**Aim of the exercise**
Each line in the listing below that contains "about" should be returned.

**Input for this task**
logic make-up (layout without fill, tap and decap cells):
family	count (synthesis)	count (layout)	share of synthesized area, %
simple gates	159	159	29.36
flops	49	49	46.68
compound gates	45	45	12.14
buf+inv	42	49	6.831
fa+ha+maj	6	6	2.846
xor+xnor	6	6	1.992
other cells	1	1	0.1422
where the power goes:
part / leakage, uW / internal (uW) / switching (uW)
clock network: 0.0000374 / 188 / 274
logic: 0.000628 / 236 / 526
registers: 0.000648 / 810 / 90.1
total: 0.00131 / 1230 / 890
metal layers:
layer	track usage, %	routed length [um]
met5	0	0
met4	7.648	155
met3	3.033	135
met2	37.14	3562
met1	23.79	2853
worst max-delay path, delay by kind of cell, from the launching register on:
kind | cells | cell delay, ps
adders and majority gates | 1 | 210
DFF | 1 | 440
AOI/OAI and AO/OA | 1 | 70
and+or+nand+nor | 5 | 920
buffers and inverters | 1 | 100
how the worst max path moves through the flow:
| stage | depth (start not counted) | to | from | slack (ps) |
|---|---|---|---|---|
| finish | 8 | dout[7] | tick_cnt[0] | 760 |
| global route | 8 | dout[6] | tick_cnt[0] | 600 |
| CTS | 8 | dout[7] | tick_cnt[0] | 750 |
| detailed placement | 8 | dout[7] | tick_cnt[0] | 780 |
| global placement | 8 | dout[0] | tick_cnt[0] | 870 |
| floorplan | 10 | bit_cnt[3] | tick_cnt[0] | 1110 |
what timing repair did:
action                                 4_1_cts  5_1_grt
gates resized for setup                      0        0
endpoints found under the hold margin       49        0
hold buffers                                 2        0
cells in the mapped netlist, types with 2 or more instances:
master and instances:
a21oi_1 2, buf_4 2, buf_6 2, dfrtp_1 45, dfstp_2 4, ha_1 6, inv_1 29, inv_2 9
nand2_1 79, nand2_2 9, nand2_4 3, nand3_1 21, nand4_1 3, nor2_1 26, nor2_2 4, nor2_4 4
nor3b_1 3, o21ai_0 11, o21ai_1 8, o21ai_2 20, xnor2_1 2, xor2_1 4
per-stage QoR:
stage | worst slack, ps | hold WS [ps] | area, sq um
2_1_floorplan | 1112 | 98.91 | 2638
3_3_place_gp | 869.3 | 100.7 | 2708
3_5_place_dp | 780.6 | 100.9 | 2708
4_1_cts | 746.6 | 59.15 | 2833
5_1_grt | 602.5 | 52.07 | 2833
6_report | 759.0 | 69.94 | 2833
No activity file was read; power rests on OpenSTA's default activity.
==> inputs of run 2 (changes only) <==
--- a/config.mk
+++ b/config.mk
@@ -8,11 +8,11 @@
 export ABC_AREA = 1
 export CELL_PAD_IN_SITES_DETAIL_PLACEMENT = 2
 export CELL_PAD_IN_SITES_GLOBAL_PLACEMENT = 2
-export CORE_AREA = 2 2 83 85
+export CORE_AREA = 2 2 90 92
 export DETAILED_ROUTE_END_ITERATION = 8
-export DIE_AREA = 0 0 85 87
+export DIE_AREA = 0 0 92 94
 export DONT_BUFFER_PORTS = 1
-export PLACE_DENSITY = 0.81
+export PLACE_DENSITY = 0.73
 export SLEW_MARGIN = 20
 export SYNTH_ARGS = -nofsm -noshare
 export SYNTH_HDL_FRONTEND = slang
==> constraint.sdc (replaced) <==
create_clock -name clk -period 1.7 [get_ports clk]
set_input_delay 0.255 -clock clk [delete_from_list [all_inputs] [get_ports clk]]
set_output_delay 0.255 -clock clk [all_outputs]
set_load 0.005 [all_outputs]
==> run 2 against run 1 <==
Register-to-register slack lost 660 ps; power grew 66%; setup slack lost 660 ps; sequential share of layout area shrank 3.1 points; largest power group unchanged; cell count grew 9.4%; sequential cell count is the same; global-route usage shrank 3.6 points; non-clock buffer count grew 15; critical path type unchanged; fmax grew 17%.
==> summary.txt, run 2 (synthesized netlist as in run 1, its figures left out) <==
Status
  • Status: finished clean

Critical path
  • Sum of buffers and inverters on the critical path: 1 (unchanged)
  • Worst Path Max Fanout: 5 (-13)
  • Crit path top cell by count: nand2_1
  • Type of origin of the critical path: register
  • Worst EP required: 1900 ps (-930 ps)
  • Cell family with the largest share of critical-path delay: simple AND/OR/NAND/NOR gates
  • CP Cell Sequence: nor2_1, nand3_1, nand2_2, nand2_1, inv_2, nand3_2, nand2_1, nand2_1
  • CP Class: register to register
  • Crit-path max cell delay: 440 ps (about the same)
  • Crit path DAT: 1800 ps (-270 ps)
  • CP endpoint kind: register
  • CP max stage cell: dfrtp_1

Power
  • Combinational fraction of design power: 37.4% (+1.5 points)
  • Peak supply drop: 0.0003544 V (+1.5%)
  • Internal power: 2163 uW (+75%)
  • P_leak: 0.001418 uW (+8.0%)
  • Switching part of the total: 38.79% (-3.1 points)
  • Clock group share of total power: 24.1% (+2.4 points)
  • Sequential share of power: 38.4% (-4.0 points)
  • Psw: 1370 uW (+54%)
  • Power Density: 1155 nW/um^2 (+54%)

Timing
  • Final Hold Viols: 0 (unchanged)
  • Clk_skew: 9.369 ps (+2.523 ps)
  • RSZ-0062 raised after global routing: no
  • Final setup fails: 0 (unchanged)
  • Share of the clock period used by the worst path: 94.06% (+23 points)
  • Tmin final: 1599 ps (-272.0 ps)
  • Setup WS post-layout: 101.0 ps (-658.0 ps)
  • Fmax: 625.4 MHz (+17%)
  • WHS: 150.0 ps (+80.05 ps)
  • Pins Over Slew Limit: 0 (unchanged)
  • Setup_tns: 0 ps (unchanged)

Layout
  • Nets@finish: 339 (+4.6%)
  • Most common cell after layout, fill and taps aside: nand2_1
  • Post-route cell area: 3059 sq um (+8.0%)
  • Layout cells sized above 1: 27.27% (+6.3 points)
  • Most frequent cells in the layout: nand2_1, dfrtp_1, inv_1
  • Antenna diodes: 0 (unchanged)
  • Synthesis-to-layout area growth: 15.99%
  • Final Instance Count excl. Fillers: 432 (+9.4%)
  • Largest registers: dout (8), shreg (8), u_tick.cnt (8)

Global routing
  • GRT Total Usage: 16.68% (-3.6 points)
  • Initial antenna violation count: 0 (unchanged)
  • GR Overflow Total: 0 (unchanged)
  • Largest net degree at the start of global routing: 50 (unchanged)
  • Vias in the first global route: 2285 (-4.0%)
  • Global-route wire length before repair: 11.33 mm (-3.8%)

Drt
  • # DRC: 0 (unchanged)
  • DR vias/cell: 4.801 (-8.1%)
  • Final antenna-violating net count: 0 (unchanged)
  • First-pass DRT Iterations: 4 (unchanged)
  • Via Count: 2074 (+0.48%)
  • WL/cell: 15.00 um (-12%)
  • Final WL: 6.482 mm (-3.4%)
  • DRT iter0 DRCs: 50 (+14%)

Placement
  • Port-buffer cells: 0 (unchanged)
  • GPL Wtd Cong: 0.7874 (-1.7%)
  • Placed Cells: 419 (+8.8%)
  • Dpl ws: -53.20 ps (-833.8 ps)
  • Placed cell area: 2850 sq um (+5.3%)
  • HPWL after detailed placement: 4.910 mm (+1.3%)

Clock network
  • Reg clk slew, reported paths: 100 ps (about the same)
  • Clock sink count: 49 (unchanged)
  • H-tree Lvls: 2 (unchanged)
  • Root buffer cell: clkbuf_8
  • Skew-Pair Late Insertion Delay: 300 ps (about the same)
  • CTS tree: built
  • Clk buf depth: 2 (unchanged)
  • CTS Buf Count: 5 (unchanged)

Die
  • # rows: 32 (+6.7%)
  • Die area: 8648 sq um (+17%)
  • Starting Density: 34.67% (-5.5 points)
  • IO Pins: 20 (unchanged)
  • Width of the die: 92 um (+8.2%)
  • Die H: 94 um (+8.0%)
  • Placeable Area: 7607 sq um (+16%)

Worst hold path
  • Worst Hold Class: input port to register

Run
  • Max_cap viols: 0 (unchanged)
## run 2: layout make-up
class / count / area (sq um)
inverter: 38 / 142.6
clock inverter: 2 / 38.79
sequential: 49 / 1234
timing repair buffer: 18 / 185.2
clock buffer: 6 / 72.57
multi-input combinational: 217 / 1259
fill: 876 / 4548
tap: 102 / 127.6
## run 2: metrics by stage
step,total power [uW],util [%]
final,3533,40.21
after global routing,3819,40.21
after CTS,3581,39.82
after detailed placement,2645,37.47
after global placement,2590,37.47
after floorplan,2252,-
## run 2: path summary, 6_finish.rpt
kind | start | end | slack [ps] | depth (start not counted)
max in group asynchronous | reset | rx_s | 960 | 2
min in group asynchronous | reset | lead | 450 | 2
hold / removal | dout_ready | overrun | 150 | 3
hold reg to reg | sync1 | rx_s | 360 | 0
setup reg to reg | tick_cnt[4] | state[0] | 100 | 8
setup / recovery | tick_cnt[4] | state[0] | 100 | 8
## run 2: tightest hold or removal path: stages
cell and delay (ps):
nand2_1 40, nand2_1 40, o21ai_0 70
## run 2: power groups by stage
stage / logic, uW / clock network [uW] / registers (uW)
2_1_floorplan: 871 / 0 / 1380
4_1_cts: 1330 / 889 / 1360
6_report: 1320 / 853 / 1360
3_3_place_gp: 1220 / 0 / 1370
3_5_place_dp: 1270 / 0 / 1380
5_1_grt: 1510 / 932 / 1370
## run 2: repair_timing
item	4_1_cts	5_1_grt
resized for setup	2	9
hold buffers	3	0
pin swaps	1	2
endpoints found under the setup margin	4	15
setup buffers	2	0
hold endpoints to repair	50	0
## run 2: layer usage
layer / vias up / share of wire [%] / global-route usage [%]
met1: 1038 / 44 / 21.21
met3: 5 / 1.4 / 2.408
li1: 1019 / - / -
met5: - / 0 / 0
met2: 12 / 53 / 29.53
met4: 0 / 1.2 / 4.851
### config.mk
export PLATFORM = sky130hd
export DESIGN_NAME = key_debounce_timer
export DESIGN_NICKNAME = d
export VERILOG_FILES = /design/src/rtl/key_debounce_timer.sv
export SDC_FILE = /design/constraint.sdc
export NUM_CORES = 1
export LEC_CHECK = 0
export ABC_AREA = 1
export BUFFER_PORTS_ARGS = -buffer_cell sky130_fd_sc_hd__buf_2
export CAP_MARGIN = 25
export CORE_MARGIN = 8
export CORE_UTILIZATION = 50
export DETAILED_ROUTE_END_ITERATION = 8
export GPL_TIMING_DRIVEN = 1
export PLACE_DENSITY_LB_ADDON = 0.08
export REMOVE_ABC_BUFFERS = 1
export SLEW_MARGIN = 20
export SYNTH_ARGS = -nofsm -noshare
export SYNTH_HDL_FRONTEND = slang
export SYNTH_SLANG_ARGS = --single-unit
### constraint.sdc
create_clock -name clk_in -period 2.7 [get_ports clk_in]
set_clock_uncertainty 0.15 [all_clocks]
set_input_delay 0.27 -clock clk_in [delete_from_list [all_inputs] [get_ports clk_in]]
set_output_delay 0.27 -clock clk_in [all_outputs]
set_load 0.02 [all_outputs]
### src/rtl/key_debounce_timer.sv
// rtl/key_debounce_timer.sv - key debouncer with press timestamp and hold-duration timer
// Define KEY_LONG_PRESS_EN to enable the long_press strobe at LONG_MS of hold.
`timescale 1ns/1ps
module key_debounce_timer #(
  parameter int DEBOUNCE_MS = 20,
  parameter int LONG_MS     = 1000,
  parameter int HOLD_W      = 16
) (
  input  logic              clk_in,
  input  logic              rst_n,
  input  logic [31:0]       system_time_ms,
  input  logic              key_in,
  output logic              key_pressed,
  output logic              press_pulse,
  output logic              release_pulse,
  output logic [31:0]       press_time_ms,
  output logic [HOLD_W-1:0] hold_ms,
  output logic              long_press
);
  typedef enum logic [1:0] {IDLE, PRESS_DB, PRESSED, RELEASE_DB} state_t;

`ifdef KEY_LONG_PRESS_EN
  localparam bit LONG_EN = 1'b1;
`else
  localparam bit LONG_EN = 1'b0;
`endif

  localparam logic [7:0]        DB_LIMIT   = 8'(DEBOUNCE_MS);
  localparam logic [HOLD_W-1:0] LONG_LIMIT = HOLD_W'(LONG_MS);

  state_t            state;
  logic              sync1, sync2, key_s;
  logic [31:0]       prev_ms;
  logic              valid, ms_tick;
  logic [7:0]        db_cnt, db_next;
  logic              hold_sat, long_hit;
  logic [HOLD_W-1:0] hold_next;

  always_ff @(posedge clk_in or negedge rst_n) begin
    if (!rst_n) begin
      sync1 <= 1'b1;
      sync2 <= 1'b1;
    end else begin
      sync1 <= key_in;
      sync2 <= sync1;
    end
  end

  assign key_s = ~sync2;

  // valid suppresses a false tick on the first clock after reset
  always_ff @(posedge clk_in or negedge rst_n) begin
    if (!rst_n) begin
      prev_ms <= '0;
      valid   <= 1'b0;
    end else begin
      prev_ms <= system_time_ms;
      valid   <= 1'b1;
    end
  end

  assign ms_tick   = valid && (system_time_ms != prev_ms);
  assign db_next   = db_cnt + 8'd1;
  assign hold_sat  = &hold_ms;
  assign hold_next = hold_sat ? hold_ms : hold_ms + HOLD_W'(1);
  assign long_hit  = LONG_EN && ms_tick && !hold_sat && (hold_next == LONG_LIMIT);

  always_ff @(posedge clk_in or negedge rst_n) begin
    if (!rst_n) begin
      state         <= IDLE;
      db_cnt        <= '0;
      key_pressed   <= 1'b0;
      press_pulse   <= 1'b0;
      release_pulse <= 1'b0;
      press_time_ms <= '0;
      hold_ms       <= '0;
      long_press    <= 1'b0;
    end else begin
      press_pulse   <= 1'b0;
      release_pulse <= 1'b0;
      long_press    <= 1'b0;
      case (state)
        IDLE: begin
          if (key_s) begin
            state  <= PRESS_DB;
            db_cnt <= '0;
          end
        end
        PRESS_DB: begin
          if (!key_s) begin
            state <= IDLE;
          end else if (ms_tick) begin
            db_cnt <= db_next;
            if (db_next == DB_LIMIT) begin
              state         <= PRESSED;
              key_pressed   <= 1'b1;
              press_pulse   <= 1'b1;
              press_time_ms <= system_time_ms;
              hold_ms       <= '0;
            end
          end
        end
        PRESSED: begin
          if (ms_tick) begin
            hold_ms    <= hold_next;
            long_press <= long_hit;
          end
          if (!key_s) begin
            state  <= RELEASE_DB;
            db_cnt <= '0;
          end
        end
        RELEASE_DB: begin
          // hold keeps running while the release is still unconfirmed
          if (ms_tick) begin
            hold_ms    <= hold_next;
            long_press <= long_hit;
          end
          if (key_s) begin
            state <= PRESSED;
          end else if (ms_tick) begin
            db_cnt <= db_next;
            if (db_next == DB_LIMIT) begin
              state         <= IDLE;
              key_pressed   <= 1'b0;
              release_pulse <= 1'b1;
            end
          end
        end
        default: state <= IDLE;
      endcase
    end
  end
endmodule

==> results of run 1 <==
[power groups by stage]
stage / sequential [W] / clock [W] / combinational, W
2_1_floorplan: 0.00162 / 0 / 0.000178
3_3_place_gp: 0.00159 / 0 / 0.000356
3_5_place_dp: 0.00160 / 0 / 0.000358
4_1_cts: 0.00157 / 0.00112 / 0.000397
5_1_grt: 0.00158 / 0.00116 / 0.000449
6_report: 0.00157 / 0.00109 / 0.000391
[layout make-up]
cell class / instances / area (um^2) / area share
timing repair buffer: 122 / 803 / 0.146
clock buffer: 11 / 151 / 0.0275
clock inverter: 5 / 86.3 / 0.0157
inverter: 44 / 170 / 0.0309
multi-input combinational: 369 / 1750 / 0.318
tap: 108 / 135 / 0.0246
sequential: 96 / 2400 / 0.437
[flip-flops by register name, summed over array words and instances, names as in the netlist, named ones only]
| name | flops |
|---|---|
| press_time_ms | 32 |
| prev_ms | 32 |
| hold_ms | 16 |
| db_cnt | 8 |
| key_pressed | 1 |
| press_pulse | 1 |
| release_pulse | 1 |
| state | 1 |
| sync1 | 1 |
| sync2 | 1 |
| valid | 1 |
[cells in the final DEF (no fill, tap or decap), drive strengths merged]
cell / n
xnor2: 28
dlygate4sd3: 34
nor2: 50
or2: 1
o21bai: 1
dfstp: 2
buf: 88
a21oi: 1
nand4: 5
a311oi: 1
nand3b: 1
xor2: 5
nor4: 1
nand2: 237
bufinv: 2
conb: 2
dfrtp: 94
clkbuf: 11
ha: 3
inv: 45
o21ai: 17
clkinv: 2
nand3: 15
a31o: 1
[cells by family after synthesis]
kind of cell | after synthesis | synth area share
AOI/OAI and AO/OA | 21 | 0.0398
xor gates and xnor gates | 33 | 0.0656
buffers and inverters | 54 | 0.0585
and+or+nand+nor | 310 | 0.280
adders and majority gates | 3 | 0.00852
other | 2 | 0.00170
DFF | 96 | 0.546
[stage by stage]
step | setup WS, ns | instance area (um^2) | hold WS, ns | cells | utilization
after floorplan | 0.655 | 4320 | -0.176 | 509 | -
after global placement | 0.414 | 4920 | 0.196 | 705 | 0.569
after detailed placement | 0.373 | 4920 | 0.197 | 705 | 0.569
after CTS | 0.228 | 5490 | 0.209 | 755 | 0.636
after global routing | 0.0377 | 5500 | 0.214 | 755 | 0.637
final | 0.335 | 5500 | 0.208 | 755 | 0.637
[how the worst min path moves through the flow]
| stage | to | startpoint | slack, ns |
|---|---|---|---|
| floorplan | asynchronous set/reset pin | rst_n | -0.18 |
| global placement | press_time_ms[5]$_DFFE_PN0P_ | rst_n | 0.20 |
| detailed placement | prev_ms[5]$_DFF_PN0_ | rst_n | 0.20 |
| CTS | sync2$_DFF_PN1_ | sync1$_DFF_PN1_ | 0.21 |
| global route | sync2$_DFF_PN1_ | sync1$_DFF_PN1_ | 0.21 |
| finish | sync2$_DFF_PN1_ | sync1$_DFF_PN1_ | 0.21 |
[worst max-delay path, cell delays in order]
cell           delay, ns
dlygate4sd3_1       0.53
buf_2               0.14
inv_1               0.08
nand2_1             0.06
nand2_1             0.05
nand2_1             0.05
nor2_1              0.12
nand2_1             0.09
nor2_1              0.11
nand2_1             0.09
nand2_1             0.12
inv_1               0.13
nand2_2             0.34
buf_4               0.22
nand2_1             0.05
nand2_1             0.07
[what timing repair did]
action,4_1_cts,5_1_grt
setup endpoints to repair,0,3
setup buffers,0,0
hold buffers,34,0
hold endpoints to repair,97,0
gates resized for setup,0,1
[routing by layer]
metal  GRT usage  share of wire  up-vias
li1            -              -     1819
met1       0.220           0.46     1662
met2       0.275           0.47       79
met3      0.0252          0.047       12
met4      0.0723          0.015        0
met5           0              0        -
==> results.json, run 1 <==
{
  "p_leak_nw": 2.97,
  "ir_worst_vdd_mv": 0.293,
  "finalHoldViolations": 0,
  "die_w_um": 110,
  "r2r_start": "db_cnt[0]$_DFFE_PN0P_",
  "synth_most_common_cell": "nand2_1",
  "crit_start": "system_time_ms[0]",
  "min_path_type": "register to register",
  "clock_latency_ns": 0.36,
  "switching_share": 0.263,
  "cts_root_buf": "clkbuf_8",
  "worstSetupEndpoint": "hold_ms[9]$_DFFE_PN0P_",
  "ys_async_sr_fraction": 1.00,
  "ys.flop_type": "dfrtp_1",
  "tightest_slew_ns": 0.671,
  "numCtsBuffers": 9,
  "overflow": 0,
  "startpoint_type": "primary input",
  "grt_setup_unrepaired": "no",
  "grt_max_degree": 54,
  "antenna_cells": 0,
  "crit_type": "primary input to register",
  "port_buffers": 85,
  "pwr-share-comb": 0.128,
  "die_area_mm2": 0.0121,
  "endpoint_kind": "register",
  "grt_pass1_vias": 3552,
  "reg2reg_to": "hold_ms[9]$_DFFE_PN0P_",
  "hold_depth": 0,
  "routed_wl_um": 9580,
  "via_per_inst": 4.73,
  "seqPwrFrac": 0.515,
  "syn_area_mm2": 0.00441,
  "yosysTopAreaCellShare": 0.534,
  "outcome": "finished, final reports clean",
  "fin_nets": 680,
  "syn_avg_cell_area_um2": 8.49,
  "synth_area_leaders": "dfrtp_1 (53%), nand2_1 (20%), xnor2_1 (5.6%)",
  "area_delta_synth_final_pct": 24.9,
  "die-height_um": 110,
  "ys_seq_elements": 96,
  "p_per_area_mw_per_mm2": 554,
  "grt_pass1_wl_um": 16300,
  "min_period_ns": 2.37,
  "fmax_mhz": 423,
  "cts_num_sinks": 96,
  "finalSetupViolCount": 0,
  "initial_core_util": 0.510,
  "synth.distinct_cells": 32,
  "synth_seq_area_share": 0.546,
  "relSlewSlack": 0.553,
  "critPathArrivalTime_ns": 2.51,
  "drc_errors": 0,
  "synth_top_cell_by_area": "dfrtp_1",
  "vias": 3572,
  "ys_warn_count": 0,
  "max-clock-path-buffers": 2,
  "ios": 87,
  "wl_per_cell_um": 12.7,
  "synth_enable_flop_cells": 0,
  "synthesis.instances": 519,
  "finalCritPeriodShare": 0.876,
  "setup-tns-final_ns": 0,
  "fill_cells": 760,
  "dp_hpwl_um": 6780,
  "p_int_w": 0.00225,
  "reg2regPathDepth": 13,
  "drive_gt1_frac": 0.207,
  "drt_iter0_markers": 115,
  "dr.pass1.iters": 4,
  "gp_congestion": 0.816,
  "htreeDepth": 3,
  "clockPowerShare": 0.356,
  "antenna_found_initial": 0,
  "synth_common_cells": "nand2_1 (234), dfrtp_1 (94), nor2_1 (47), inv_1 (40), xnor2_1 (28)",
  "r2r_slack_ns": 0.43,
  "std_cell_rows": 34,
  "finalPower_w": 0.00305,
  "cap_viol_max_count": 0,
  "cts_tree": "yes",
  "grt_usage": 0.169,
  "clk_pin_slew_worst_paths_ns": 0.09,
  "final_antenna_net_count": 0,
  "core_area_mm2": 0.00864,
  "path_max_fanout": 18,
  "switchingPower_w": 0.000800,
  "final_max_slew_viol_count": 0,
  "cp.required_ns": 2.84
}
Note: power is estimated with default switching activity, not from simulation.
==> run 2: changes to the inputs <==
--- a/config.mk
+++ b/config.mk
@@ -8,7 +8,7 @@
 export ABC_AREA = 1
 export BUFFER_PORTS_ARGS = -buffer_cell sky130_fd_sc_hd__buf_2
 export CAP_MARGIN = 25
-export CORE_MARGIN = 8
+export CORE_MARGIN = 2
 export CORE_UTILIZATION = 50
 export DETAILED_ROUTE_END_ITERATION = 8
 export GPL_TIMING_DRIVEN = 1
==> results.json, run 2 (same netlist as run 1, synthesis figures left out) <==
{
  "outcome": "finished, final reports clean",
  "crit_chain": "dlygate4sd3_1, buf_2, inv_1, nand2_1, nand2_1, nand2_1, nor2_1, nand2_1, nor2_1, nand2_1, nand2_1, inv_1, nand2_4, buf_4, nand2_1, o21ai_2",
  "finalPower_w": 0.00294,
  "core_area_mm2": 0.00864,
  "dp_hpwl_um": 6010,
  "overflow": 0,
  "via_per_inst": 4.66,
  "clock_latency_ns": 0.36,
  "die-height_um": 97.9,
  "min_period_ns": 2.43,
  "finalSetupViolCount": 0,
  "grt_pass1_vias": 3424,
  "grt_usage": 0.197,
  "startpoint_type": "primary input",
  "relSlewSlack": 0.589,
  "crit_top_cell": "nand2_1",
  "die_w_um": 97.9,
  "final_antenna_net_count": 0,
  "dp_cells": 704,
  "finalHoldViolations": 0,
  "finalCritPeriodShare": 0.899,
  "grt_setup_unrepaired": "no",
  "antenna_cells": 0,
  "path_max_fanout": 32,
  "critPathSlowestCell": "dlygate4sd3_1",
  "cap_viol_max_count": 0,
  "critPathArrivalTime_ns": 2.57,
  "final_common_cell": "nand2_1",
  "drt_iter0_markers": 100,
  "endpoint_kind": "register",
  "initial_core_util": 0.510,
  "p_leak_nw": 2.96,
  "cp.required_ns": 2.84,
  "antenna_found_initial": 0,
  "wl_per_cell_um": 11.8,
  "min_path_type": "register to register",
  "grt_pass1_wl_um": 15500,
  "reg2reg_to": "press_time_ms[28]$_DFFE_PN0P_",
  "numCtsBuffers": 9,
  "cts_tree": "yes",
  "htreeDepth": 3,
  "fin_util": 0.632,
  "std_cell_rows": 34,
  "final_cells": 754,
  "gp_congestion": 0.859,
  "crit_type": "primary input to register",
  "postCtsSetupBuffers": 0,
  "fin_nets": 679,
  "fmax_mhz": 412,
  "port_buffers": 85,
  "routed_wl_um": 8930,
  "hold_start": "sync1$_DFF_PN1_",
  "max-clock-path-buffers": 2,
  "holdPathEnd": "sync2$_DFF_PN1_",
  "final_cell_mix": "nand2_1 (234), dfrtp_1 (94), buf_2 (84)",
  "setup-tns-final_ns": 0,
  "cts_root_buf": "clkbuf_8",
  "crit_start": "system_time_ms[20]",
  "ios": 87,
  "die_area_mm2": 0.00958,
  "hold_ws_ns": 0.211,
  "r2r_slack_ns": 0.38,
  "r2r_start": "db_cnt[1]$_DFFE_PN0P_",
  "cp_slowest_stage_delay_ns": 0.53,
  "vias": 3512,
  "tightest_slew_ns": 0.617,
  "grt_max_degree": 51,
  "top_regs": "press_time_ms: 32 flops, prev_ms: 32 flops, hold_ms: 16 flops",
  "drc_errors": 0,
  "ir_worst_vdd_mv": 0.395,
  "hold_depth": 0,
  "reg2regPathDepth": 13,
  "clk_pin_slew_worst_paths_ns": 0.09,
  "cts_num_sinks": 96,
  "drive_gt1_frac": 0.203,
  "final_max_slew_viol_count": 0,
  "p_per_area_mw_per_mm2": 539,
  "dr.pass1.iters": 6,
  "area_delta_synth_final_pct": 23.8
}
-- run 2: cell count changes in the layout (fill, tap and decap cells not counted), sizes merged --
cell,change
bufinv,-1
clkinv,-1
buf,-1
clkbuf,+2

**Answer space**
  • Crit-path max cell delay: 440 ps (about the same)
  • Reg clk slew, reported paths: 100 ps (about the same)
  • Skew-Pair Late Insertion Delay: 300 ps (about the same)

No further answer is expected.